卫延就是这个时候进来的,他一夜没睡好,又一肚子邪火,现在看见卫辰就站在卫弛身后,邪火蹿出了一股火苗。
“辰儿昨夜去哪了?我等你一夜你竟然不在家。”卫延一脸倦容地站到卫弛面前,给两位长辈施了礼,抬头问道卫辰。
卫辰有些傻眼,他跟卫弛玩得好,跟卫延自然玩得不好。倒没有明显的矛盾,但是各自都觉得,对方气场跟自己不合,不是一路人。
总之就是,他们不熟!
“长孙哥哥等我一宿?有事吗?”卫辰毫不掩饰自己的惊讶。
“你嫂子昨夜高烧,我想借二皇叔的腰牌进宫请太医,却听说你带着腰牌出去了,结果一夜不归。”卫延一脸苦笑道。
众人的眼神立刻谴责地看向卫辰,没想到卫辰竟然是这样的纨绔子弟?之前倒是听说卫辰总喜欢往平康坊跑,看来传言可能是真的。
“我,我...”卫延都要被他气死了,上来就往他身上泼脏水!
“哦?侄媳妇生了什么病?这么凶险?现在好些了吗?请了太医了吗?”卫弛突然问道。
卫辰一个激灵反应过来,现在可不能当着这么多大臣的面吵架,对他不利。卫辰收起愤恨,紧张地跟着追问:“堂嫂还好吧?”
“嗯,我来之前烧已经退了,刚才也请太医去看了,应该没问题了。”卫延道:“虚惊一场,可让你吓死我了,你昨天晚上到底去哪了?”
卫辰看了一眼卫弛。
卫弛道:“昨天听闻圣京城里突然出现了几种奇花,神奇无比,辰儿就去看了看,还给我带了几朵回来。对了,就是你前天早上送给陛下的那几种花,只不过年份大一些。”
卫弛笑了一下:“听说这花的主人想把年份最大的一棵送给陛下。”
他这话一出,事情就过了明路了,卫延想摘桃子也不能够了。
大殿里消息灵通的考官,已经知道了昨天发生的事情,心里也对那传得神乎其神的树荷好奇死了。

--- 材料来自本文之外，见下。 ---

### src/rtl/fifo_ptr.sv
// Purpose: wrapping pointer counter for the queue's read and write sides.
// Latency: ptr advances on the clk edge where inc is high.
// Backpressure: none; the caller qualifies inc.
module fifo_ptr
   import fifo_pkg::*;
#(
   parameter int DEPTH = FIFO_DEPTH
) (
   input  logic                      clk,
   input  logic                      reset,
   input  logic                      inc,
   output logic [ptr_w(DEPTH)-1:0]   ptr
);
   localparam int PW = ptr_w(DEPTH);

   always_ff @(posedge clk) begin
      if (reset) begin
         ptr <= '0;
      end else if (inc) begin
         if (ptr == PW'(DEPTH - 1)) ptr <= '0;
         else                       ptr <= ptr + 1'b1;
      end
   end
endmodule
<file path="src/rtl/imm_gen_pipe.sv">
// RV32I/RV64I immediate generator with a one-deep registered output stage,
// valid/ready handshake, flush, and a saturating illegal-opcode counter.
module imm_gen_pipe #(
  parameter int unsigned XLEN  = 32,
  parameter int unsigned CNT_W = 16
) (
  input  logic             clk,
  input  logic             rst_n,
  input  logic             in_valid,
  output logic             in_ready,
  input  logic [31:0]      instr,
  input  logic             flush,
  output logic             out_valid,
  input  logic             out_ready,
  output logic [XLEN-1:0]  imm_data,
  output logic [2:0]       imm_fmt,
  output logic             illegal,
  output logic [CNT_W-1:0] illegal_cnt
);

  localparam int unsigned SHAMT_W = (XLEN == 64) ? 6 : 5;

  typedef enum logic [2:0] {
    FMT_NONE = 3'd0,
    FMT_I    = 3'd1,
    FMT_S    = 3'd2,
    FMT_B    = 3'd3,
    FMT_U    = 3'd4,
    FMT_J    = 3'd5
  } fmt_e;

  logic [6:0]        opcode;
  logic [2:0]        funct3;
  fmt_e              dec_fmt;
  logic              dec_illegal;
  logic              shamt_sel;
  logic signed [31:0] raw_imm;
  logic [XLEN-1:0]   dec_imm;
  logic              accept;

  logic              out_valid_q, out_valid_d;
  logic [XLEN-1:0]   imm_data_q, imm_data_d;
  fmt_e              imm_fmt_q, imm_fmt_d;
  logic              illegal_q, illegal_d;
  logic [CNT_W-1:0]  illegal_cnt_q, illegal_cnt_d;

  assign opcode = instr[6:0];
  assign funct3 = instr[14:12];

  // All formats are assembled as a signed 32-bit value, then sign-extended to XLEN.
  always_comb begin
    dec_fmt     = FMT_NONE;
    dec_illegal = 1'b0;
    shamt_sel   = 1'b0;
    raw_imm     = '0;
    case (opcode)
      7'b0000011, 7'b1100111: begin
        dec_fmt = FMT_I;
        raw_imm = {{20{instr[31]}}, instr[31:20]};
      end
      7'b0010011: begin
        dec_fmt   = FMT_I;
        raw_imm   = {{20{instr[31]}}, instr[31:20]};
        shamt_sel = (funct3 == 3'b001) || (funct3 == 3'b101);
      end
      7'b0100011: begin
        dec_fmt = FMT_S;
        raw_imm = {{20{instr[31]}}, instr[31:25], instr[11:7]};
      end
      7'b1100011: begin
        dec_fmt = FMT_B;
        raw_imm = {{19{instr[31]}}, instr[31], instr[7], instr[30:25], instr[11:8], 1'b0};
      end
      7'b0110111, 7'b0010111: begin
        dec_fmt = FMT_U;
        raw_imm = {instr[31:12], 12'b0};
      end
      7'b1101111: begin
        dec_fmt = FMT_J;
        raw_imm = {{11{instr[31]}}, instr[31], instr[19:12], instr[20], instr[30:21], 1'b0};
      end
      default: dec_illegal = 1'b1;
    endcase

    dec_imm = XLEN'(raw_imm);
    if (shamt_sel) begin
      dec_imm                = '0;
      dec_imm[SHAMT_W-1:0]   = instr[20 +: SHAMT_W];
    end
  end

  assign in_ready = !out_valid_q || out_ready;
  assign accept   = in_valid && in_ready && !flush;

  always_comb begin
    out_valid_d   = out_valid_q;
    imm_data_d    = imm_data_q;
    imm_fmt_d     = imm_fmt_q;
    illegal_d     = illegal_q;
    illegal_cnt_d = illegal_cnt_q;
    if (flush) begin
      out_valid_d = 1'b0;
    end else if (accept) begin
      out_valid_d = 1'b1;
      imm_data_d  = dec_imm;
      imm_fmt_d   = dec_fmt;
      illegal_d   = dec_illegal;
      if (dec_illegal && (illegal_cnt_q != '1)) begin
        illegal_cnt_d = illegal_cnt_q + CNT_W'(1);
      end
    end else if (out_valid_q && out_ready) begin
      out_valid_d = 1'b0;
    end
  end

  always_ff @(posedge clk) begin
    if (!rst_n) begin
      out_valid_q   <= 1'b0;
      imm_data_q    <= '0;
      imm_fmt_q     <= FMT_NONE;
      illegal_q     <= 1'b0;
      illegal_cnt_q <= '0;
    end else begin
      out_valid_q   <= out_valid_d;
      imm_data_q    <= imm_data_d;
      imm_fmt_q     <= imm_fmt_d;
      illegal_q     <= illegal_d;
      illegal_cnt_q <= illegal_cnt_d;
    end
  end

  assign out_valid   = out_valid_q;
  assign imm_data    = imm_data_q;
  assign imm_fmt     = imm_fmt_q;
  assign illegal     = illegal_q;
  assign illegal_cnt = illegal_cnt_q;

endmodule

</file>
File: src/rtl/muldiv_seq.sv
// muldiv_seq: iterative RV32M multiply/divide sequencer.
// Radix-2 shift-add multiply or restoring divide, one bit per cycle over XLEN
// cycles, followed by a sign-fix cycle and a result-publish cycle.
// Optional build macro: MULDIV_EARLY_OUT_EN (zero-operand early completion).
module muldiv_seq #(
    parameter int XLEN = 32
) (
    input  logic            clk,
    input  logic            rst,
    input  logic            start_i,
    input  logic [2:0]      op_i,
    input  logic [XLEN-1:0] opr_a,
    input  logic [XLEN-1:0] opr_b,
    input  logic            flush_i,
    output logic            busy_o,
    output logic            valid_o,
    output logic [XLEN-1:0] result_o
);

    localparam int CW = $clog2(XLEN);

    localparam logic [1:0] S_IDLE = 2'd0;
    localparam logic [1:0] S_CALC = 2'd1;
    localparam logic [1:0] S_FIX  = 2'd2;
    localparam logic [1:0] S_DONE = 2'd3;

    localparam logic [2:0] OP_MUL    = 3'b000;
    localparam logic [2:0] OP_MULH   = 3'b001;
    localparam logic [2:0] OP_MULHSU = 3'b010;
    localparam logic [2:0] OP_MULHU  = 3'b011;
    localparam logic [2:0] OP_DIV    = 3'b100;
    localparam logic [2:0] OP_DIVU   = 3'b101;
    localparam logic [2:0] OP_REM    = 3'b110;
    localparam logic [2:0] OP_REMU   = 3'b111;

    // Two's complement negation, modulo the operand width.
    function automatic logic [XLEN-1:0] f_neg(input logic [XLEN-1:0] v);
        return ~v + XLEN'(1);
    endfunction

    // Two's complement negation of a full double-width product.
    function automatic logic [2*XLEN-1:0] f_neg2(input logic [2*XLEN-1:0] v);
        return ~v + (2*XLEN)'(1);
    endfunction

    // Control state
    logic [1:0]        r_state;
    logic [CW-1:0]     r_cnt;
    logic              r_valid;
    logic [XLEN-1:0]   r_result;

    // Datapath state (no reset needed; always loaded before use)
    logic [2:0]        r_op;
    logic              r_sign_a;
    logic              r_sign_b;
    logic [XLEN-1:0]   r_m;      // multiplicand (mul) or divisor (div), magnitude
    logic [2*XLEN-1:0] r_acc;    // mul: {hi, multiplier/lo}; div: {unused, quotient}
    logic [XLEN-1:0]   r_rem;    // partial remainder, always < divisor
    logic [XLEN-1:0]   r_res;    // result waiting to be published in DONE

    // Issue-side decode
    logic              w_a_signed;
    logic              w_b_signed;
    logic              w_sa;
    logic              w_sb;
    logic [XLEN-1:0]   w_a_abs;
    logic [XLEN-1:0]   w_b_abs;
    logic              w_accept;
    logic              w_ovf;
    logic              w_special;
    logic [XLEN-1:0]   w_special_res;

    // Iteration datapath
    logic [XLEN:0]     w_sum;
    logic [2*XLEN-1:0] w_mul_acc;
    logic [XLEN:0]     w_shift;
    logic [XLEN:0]     w_diff;
    logic [XLEN-1:0]   w_div_rem;
    logic [2*XLEN-1:0] w_div_acc;

    // Sign-fix datapath
    logic [2*XLEN-1:0] w_prod;
    logic [XLEN-1:0]   w_quot;
    logic [XLEN-1:0]   w_remd;
    logic [XLEN-1:0]   w_fix_res;

    assign w_accept   = (r_state == S_IDLE) && start_i && !flush_i;
    assign w_a_signed = (op_i == OP_MULH) || (op_i == OP_MULHSU) ||
                        (op_i == OP_DIV)  || (op_i == OP_REM);
    assign w_b_signed = (op_i == OP_MULH) || (op_i == OP_DIV) || (op_i == OP_REM);
    assign w_sa       = w_a_signed && opr_a[XLEN-1];
    assign w_sb       = w_b_signed && opr_b[XLEN-1];
    assign w_a_abs    = w_sa ? f_neg(opr_a) : opr_a;
    assign w_b_abs    = w_sb ? f_neg(opr_b) : opr_b;
    assign w_ovf      = ((op_i == OP_DIV) || (op_i == OP_REM)) &&
                        (opr_a == {1'b1, {(XLEN-1){1'b0}}}) &&
                        (opr_b == {XLEN{1'b1}});

    // Resolve operand combinations that need no iteration.
    always_comb begin
        w_special     = 1'b0;
        w_special_res = '0;
        if (op_i[2] && (opr_b == '0)) begin
            w_special     = 1'b1;
            w_special_res = op_i[1] ? opr_a : {XLEN{1'b1}};
        end else if (w_ovf) begin
            w_special     = 1'b1;
            w_special_res = op_i[1] ? '0 : opr_a;
`ifdef MULDIV_EARLY_OUT_EN
        end else if (!op_i[2] && ((opr_a == '0) || (opr_b == '0))) begin
            w_special     = 1'b1;
            w_special_res = '0;
        end else if (op_i[2] && (opr_a == '0)) begin
            w_special     = 1'b1;
            w_special_res = '0;
`endif
        end
    end

    // One iteration step of both the shift-add multiply and restoring divide.
    always_comb begin
        w_sum     = {1'b0, r_acc[2*XLEN-1:XLEN]} + (r_acc[0] ? {1'b0, r_m} : '0);
        w_mul_acc = {w_sum, r_acc[XLEN-1:1]};
        w_shift   = {r_rem, r_acc[XLEN-1]};
        w_diff    = w_shift - {1'b0, r_m};
        if (!w_diff[XLEN]) begin
            w_div_rem = w_diff[XLEN-1:0];
            w_div_acc = {r_acc[2*XLEN-1:XLEN], r_acc[XLEN-2:0], 1'b1};
        end else begin
            w_div_rem = w_shift[XLEN-1:0];
            w_div_acc = {r_acc[2*XLEN-1:XLEN], r_acc[XLEN-2:0], 1'b0};
        end
    end

    // Sign correction and output selection for the FIX cycle.
    always_comb begin
        w_prod = (r_sign_a ^ r_sign_b) ? f_neg2(r_acc) : r_acc;
        w_quot = (r_sign_a ^ r_sign_b) ? f_neg(r_acc[XLEN-1:0]) : r_acc[XLEN-1:0];
        w_remd = r_sign_a ? f_neg(r_rem) : r_rem;
        case (r_op)
            OP_MUL:                       w_fix_res = w_prod[XLEN-1:0];
            OP_MULH, OP_MULHSU, OP_MULHU: w_fix_res = w_prod[2*XLEN-1:XLEN];
            OP_DIV, OP_DIVU:              w_fix_res = w_quot;
            default:                      w_fix_res = w_remd;
        endcase
    end

    // FSM, iteration counter and published result/strobe.
    always_ff @(posedge clk) begin
        if (rst) begin
            r_state  <= S_IDLE;
            r_cnt    <= '0;
            r_valid  <= 1'b0;
            r_result <= '0;
        end else begin
            r_valid <= 1'b0;
            case (r_state)
                S_IDLE: begin
                    if (w_accept) begin
                        if (w_special) begin
                            r_state <= S_DONE;
                        end else begin
                            r_state <= S_CALC;
                            r_cnt   <= CW'(XLEN-1);
                        end
                    end
                end
                S_CALC: begin
                    if (flush_i) begin
                        r_state <= S_IDLE;
                    end else if (r_cnt == '0) begin
                        r_state <= S_FIX;
                    end else begin
                        r_cnt <= r_cnt - CW'(1);
                    end
                end
                S_FIX: begin
                    r_state <= flush_i ? S_IDLE : S_DONE;
                end
                default: begin
                    r_state <= S_IDLE;
                    if (!flush_i) begin
                        r_valid  <= 1'b1;
                        r_result <= r_res;
                    end
                end
            endcase
        end
    end

    // Operand capture, iteration registers and pending result.
    always_ff @(posedge clk) begin
        case (r_state)
            S_IDLE: begin
                if (w_accept) begin
                    r_op     <= op_i;
                    r_sign_a <= w_sa;
                    r_sign_b <= w_sb;
                    r_res    <= w_special_res;
                    r_rem    <= '0;
                    if (op_i[2]) begin
                        r_m   <= w_b_abs;
                        r_acc <= {{XLEN{1'b0}}, w_a_abs};
                    end else begin
                        r_m   <= w_a_abs;
                        r_acc <= {{XLEN{1'b0}}, w_b_abs};
                    end
                end
            end
            S_CALC: begin
                if (r_op[2]) begin
                    r_acc <= w_div_acc;
                    r_rem <= w_div_rem;
                end else begin
                    r_acc <= w_mul_acc;
                end
            end
            S_FIX: begin
                r_res <= w_fix_res;
            end
            default: begin
            end
        endcase
    end

    assign busy_o   = (r_state == S_CALC) || (r_state == S_FIX) || w_accept;
    assign valid_o  = r_valid;
    assign result_o = r_result;

endmodule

卫延不在意般地点点头:“这事我也听说了,这花的主人叫云翔,也是这科的试子,倒是有心了。”
有什么心?有攀附之心了。众人自动接上了这句话。
献礼,皇子皇孙们给陛下献礼那是儿孙的孝敬,外国使臣献礼是规矩,臣子们献礼却不是朝廷律法,而是讨好了。
放眼整个天圣朝,地方知府每年都会给陛下献礼,但是大部分人为了表示自己的清廉,送得都是地方特产,礼轻情意重。